B. subtilis WB600 感受态制备及重组质粒的电转化
试剂: GM:LB + 0.5 M 山梨醇
ETM: 0.5 M 山梨醇+ 0.5 M 甘露醇+ 10%(体积比)甘油
RM: LB + 0.5 M 山梨醇+ 0.38 M 甘露醇
方法:
(1)将保存于-40℃冰箱里的 B. subtilis WB600 划线于 LB 平板上,37℃倒置培养 24 h。
(2)新鲜平板上挑取单菌落(一小点为好)接种于 3 mL LB 培养基中,过夜培养。
(3)取 2.6 mL 过夜培养物接入 40 mL GM 培养基中,37℃,200 rpm 培养至 OD600 = 0.85-0.95(大约 3-4 h)。
(4)将培养液倒入 50 mL 冰上预冷的无菌离心管中放冰上冷却 10 min,然后于冷冻离心机 4℃,5000 rpm 的条件下离心 5 min,倒掉上清液收集菌体细胞。
(5)在超净工作台中将 40 mL 事先放冰上冷却过的电转培养基 ETM 倒入离心管中颠倒数次以使菌体细胞重新悬浮,然后于冷冻离心机中 4℃,5000 rpm 的条件下离心 5 min后回超净台中倒掉上清液,这样重复 4 次对菌体细胞进行洗涤。

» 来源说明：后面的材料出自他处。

This is an optimization exercise on Yosys and OpenROAD, whose aim is small area and a short achievable clock period, not a production implementation.
In this exercise RTL edits were held to simulation tests only and were not proved equivalent to the original.

==> flow/design.v (excerpt) <==
module conv2d (clk, reset, valid_in, data_in, kernel_in, load_kernel_done, data_out, valid_out, lf_done);
Size in the first run: ~37,000 cells after synthesis, about 340,000 µm² of cells after synthesis.
Settings: LEC_CHECK=0, ABC_AREA=1, CAP_MARGIN=50, CORE_MARGIN=2, CORE_UTILIZATION=50, CTS_CLUSTER_DIAMETER=80, CTS_CLUSTER_SIZE=20, PLACE_DENSITY=0.62, SETUP_SLACK_MARGIN=5, SLEW_MARGIN=65; clock period 11.0 ns.
standard.sh (not shown) runs the stock make flow with config.mk's settings and CLKGATE_MAP_FILE= SYNTH_SCRIPT=/design/flow/synth_recipe.tcl, a recipe that flattens the netlist after the stock synthesis.
==> flow/flow/run.sh <==
#!/bin/bash
# Own layout flow: the standard flow (standard.sh) on all steps, with
# - a full-adder polarity pass at the start of floorplan (flow/pol.tcl) that
#   removes inverters Yosys's full-adder extraction leaves between adder cells,
# - port buffers of type buf_4 (the default picks a slow delay cell),
# - clock tree synthesis without dummy loads, with 20-sink clusters,
# - timing repair allowed to resize cells across footprints, aimed at a setup
#   target tighter than the 11 ns clock needs, so the achieved period improves.
# Each step's full log stays in orfs/logs/; make's own output goes to make.log.
set -euo pipefail
bash standard.sh MATCH_CELL_FOOTPRINT=0 SETUP_SLACK_MARGIN=7.0 \
  "PRE_FLOORPLAN_TCL=$PWD/flow/pol.tcl" \
  "BUFFER_PORTS_ARGS=-buffer_cell sky130_fd_sc_hd__buf_4" \
  "CTS_ARGS=-sink_clustering_enable -repair_clock_nets -dont_use_dummy_load -sink_clustering_size 20 -sink_clustering_max_diameter 80" \
  finish > make.log 2>&1
Other scripts of this flow, unchanged in this note and not shown: flow/flow/pol.tcl
==> next run, changes <==
--- a/flow/flow/run.sh
+++ b/flow/flow/run.sh
@@ -11 +11 @@
-bash standard.sh MATCH_CELL_FOOTPRINT=0 SETUP_SLACK_MARGIN=7.0 \
+bash standard.sh MATCH_CELL_FOOTPRINT=0 SETUP_SLACK_MARGIN=7.5 \
- CORE_UTILIZATION: 50 -> 55
- PLACE_DENSITY: 0.62 -> 0.66
Effect: The new run completed without violations; routed wire length went up slightly; synthesized area stays the same; clock skew goes up by 20 ps; first-iteration DRC count increases by roughly a tenth; global-route usage goes up by 3.2 points.
==> next run, changes <==
--- a/flow/flow/run.sh
+++ b/flow/flow/run.sh
@@ -11 +11 @@
-bash standard.sh MATCH_CELL_FOOTPRINT=0 SETUP_SLACK_MARGIN=7.5 \
+bash standard.sh MATCH_CELL_FOOTPRINT=0 SETUP_SLACK_MARGIN=7.3 \
- CORE_UTILIZATION: 55 -> 50
- PLACE_DENSITY: 0.66 -> 0.62
Via count falls by 1.6%.
Die area rises by 9.9%.
Setup slack loses 12 ps.
Cell area falls by 0.53%.
Worst hold slack barely changes.
Global-route usage falls by 3.2 points.

========
conv2d again, from the RTL that the note above started with.
Settings: LEC_CHECK=0, ABC_AREA=1, CAP_MARGIN=50, CORE_MARGIN=2, CORE_UTILIZATION=50, CTS_CLUSTER_DIAMETER=80, CTS_CLUSTER_SIZE=20, PLACE_DENSITY=0.62, SETUP_SLACK_MARGIN=5, SLEW_MARGIN=65; clock period 11.0 ns.
==> flow/flow/run.sh <==
#!/bin/bash
# Own layout flow: the standard flow (standard.sh) on all steps, with
# - a full-adder polarity pass at the start of floorplan (flow/pol.tcl) that
#   removes inverters Yosys's full-adder extraction leaves between adder cells,
# - port buffers of type buf_4 (the default picks a slow delay cell),
# - timing repair allowed to resize cells across footprints, aimed at a setup
#   target tighter than the 11 ns clock needs, so the achieved period improves.
# Each step's full log stays in orfs/logs/; make's own output goes to make.log.
set -euo pipefail
bash standard.sh MATCH_CELL_FOOTPRINT=0 SETUP_SLACK_MARGIN=7.0 \
  "PRE_FLOORPLAN_TCL=$PWD/flow/pol.tcl" \
  "BUFFER_PORTS_ARGS=-buffer_cell sky130_fd_sc_hd__buf_4" finish > make.log 2>&1
Other scripts of this flow, unchanged in this note and not shown: flow/flow/pol.tcl
The first run completed with no timing, DRC or antenna violations.
Change:
--- a/flow/flow/run.sh
+++ b/flow/flow/run.sh
@@ -5,2 +5,3 @@
 # - port buffers of type buf_4 (the default picks a slow delay cell),
+# - clock tree synthesis without dummy loads, with 20-sink clusters,
 # - timing repair allowed to resize cells across footprints, aimed at a setup
@@ -9,4 +10,6 @@
 set -euo pipefail
-bash standard.sh MATCH_CELL_FOOTPRINT=0 SETUP_SLACK_MARGIN=7.0 \
+bash standard.sh MATCH_CELL_FOOTPRINT=0 SETUP_SLACK_MARGIN=7.7 \
   "PRE_FLOORPLAN_TCL=$PWD/flow/pol.tcl" \
-  "BUFFER_PORTS_ARGS=-buffer_cell sky130_fd_sc_hd__buf_4" finish > make.log 2>&1
+  "BUFFER_PORTS_ARGS=-buffer_cell sky130_fd_sc_hd__buf_4" \
+  "CTS_ARGS=-sink_clustering_enable -repair_clock_nets -dont_use_dummy_load -sink_clustering_size 20 -sink_clustering_max_diameter 80" \
+  finish > make.log 2>&1
Clock-buffer cell count fell by 135.
Wire length rose by 3.6%.
Via count rose by 1.9%.
Worst setup slack improves by 0.20 ns.
Change:
--- a/flow/flow/run.sh
+++ b/flow/flow/run.sh
@@ -10,3 +10,3 @@
 set -euo pipefail
-bash standard.sh MATCH_CELL_FOOTPRINT=0 SETUP_SLACK_MARGIN=7.7 \
+bash standard.sh MATCH_CELL_FOOTPRINT=0 SETUP_SLACK_MARGIN=7.4 \
   "PRE_FLOORPLAN_TCL=$PWD/flow/pol.tcl" \
- CORE_UTILIZATION: 50 -> 55
- PLACE_DENSITY: 0.62 -> 0.66
Outcome:
- non-clock buffer count drops by 602
- hold slack is about the same
- worst setup slack improved by 0.022 ns
- synthesized cell count stays the same
- fmax rises by 0.61%
- core utilization went up by 3.5 points
- first-iteration DRC count goes up by 6.2%
- via count drops by 0.82%
- clock-buffer cell count fell by 2

========
## v56
conv2d again, from the RTL that the note above started with.
clock: 11.0 ns
lec_check: 0
abc_area: 1
cap_margin: 20
core_margin: 2
core_utilization: 55
cts_cluster_diameter: 80
cts_cluster_size: 20
place_density: 0.66
setup_slack_margin: 5
slew_margin: 30
==> flow/flow/run.sh <==
#!/bin/bash
# Own layout flow: the standard flow (standard.sh) on all steps, with
# - a full-adder polarity pass at the start of floorplan (flow/pol.tcl) that
#   removes inverters Yosys's full-adder extraction leaves between adder cells,
# - port buffers of type buf_4 (the default picks a slow delay cell),
# - clock tree synthesis without dummy loads, with 20-sink clusters,
# - timing repair allowed to resize cells across footprints, aimed at a setup
#   target tighter than the 11 ns clock needs, so the achieved period improves.
# Each step's full log stays in orfs/logs/; make's own output goes to make.log.
set -euo pipefail
bash standard.sh MATCH_CELL_FOOTPRINT=0 SETUP_SLACK_MARGIN=7.4 \
  "PRE_FLOORPLAN_TCL=$PWD/flow/pol.tcl" \
  "BUFFER_PORTS_ARGS=-buffer_cell sky130_fd_sc_hd__buf_4" \
  "CTS_ARGS=-sink_clustering_enable -repair_clock_nets -dont_use_dummy_load -sink_clustering_size 20 -sink_clustering_max_diameter 80" \
  finish > make.log 2>&1
Other scripts of this flow, unchanged in this note and not shown: flow/flow/pol.tcl
v56: PASS, flow complete, no timing, DRC or antenna violations
### v56 -> v13
diff --git a/flow/flow/run.sh b/flow/flow/run.sh
--- a/flow/flow/run.sh
+++ b/flow/flow/run.sh
@@ -10,3 +10,3 @@
 set -euo pipefail
-bash standard.sh MATCH_CELL_FOOTPRINT=0 SETUP_SLACK_MARGIN=7.4 \
+bash standard.sh MATCH_CELL_FOOTPRINT=0 SETUP_SLACK_MARGIN=7.5 \
   "PRE_FLOORPLAN_TCL=$PWD/flow/pol.tcl" \
diff --git a/flow/config.mk b/flow/config.mk
--- a/flow/config.mk
+++ b/flow/config.mk
@@ -8,9 +8,9 @@
 export ABC_AREA = 1
-export CAP_MARGIN = 20
+export CAP_MARGIN = 50
 export CORE_MARGIN = 2
-export CORE_UTILIZATION = 55
+export CORE_UTILIZATION = 58
 export CTS_CLUSTER_DIAMETER = 80
 export CTS_CLUSTER_SIZE = 20
-export PLACE_DENSITY = 0.66
+export PLACE_DENSITY = 0.69
 export SETUP_SLACK_MARGIN = 5
-export SLEW_MARGIN = 30
+export SLEW_MARGIN = 65
--- outcome ---
[compare] base=v56 new=v13: cell count -1144; via count moved down; post-detailed-route DRC marker count held steady.
v13 vs v56 on minimum setup slack in the final design: v13 is the lower one.
Against v56, final layout net count in v13 fell slightly.
The final non-filler cell area in v13 sits 1.2% below the value recorded for v56.
--- input diff v13..v28 ---
==> flow/flow/run.sh <==
#!/bin/bash
# Own layout flow: the standard flow (standard.sh) on all steps, with
# - a full-adder polarity pass at the start of floorplan (flow/pol.tcl) that
#   removes inverters Yosys's full-adder extraction leaves between adder cells,
# - port buffers of type buf_4 (the default picks a slow delay cell),
# - timing repair allowed to resize cells across footprints, aimed at a setup
#   target tighter than the 11 ns clock needs, so the achieved period improves.
# Each step's full log stays in orfs/logs/; make's own output goes to make.log.
set -euo pipefail
bash standard.sh MATCH_CELL_FOOTPRINT=0 SETUP_SLACK_MARGIN=7.0 \
  "PRE_FLOORPLAN_TCL=$PWD/flow/pol.tcl" \
  "BUFFER_PORTS_ARGS=-buffer_cell sky130_fd_sc_hd__buf_4" finish > make.log 2>&1
diff --git a/flow/config.mk b/flow/config.mk
--- a/flow/config.mk
+++ b/flow/config.mk
@@ -10,6 +10,6 @@
 export CORE_MARGIN = 2
-export CORE_UTILIZATION = 58
+export CORE_UTILIZATION = 62
 export CTS_CLUSTER_DIAMETER = 80
 export CTS_CLUSTER_SIZE = 20
-export PLACE_DENSITY = 0.69
+export PLACE_DENSITY = 0.72
 export SETUP_SLACK_MARGIN = 5
[summary]
No stage failed in v28, and the final checks on the layout all came back clean.
Changes observed in v28 relative to v13: biggest cell delay along the critical path moved up, global-route wire length before repair moved down.
Summary of the comparison: global placement routability congestion is higher in v28, relative to v13.
On die area, v13 loses to v28.

[what the ideal ports hide]
No port has a modelled driver above. Below, the same layouts with a new extraction and two added sets of constraints.
Step 1 assumes that a clkbuf_16 drives the clock port and a buf_2 every other input.
Step 2 moves the port delays by t, midway between the first and last clock arrival at a register: inputs arrive t later, outputs are due t later. That takes back most of the time a late clock gives input paths.
Three values: ideal ports, drivers, drivers and shift; two values: the first two.
run | shift t [ns] | setup slack, ns | worst setup path at the end | slew at the worst register clock pin (ns) | pins driven straight from the clock port
the first run of note 1 | 1.179 | 7.064 / 7.064 / 7.064 | register to register | 0.09 / 0.09 | 1
the second run of note 1 | 1.183 | 7.312 / 7.172 / 7.464 | register to register | 0.09 / 0.09 | 1
the third run of note 1 | 1.175 | 7.300 / 7.157 / 7.338 | register to register | 0.09 / 0.09 | 1
the first run of note 2 | 1.212 | 7.097 / 7.058 / 7.097 | register to register | 0.10 / 0.10 | 1
the second run of note 2 | 1.183 | 7.294 / 7.150 / 7.403 | register to register | 0.09 / 0.09 | 1
the third run of note 2 | 1.177 | 7.316 / 7.178 / 7.402 | register to register | 0.09 / 0.09 | 1
v56 | 1.182 | 7.325 / 7.186 / 7.334 | register to register | 0.09 / 0.09 | 1
v13 | 1.191 | 7.286 / 7.151 / 7.500 | register to register | 0.12 / 0.12 | 1
v28 | 1.204 | 6.918 / 6.918 / 6.918 | register to register | 0.10 / 0.10 | 1
After both steps every run listed still meets setup and hold.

(6)洗涤完成后每个离心管中加入 1 mL 电转培养基 ETM 并用枪吹打混匀后分装到1.5 mL 的 EP 管中,每管分装 60 μL 以备后续转化所用。
(7)将新分装好的感受态放冰上,每管感受态细胞中加入 1 μL(约 50 ng/μL)的重组质粒,吸打混匀后于冰上冷却 2 min,然后加入到事先放冰上冷却过的 1 mm 电转杯中进行电击,电击条件设定为 25 μF,200 Ω,4.5-5.0 ms,12.5 kV/cm。
(8)电击完毕取出杯子立即加入 1 mL RM,37℃,200 rpm,复苏 3 h 后涂布在含卡那霉素的 LB 平板上,37℃过夜培养,待长出转化子后进行验证。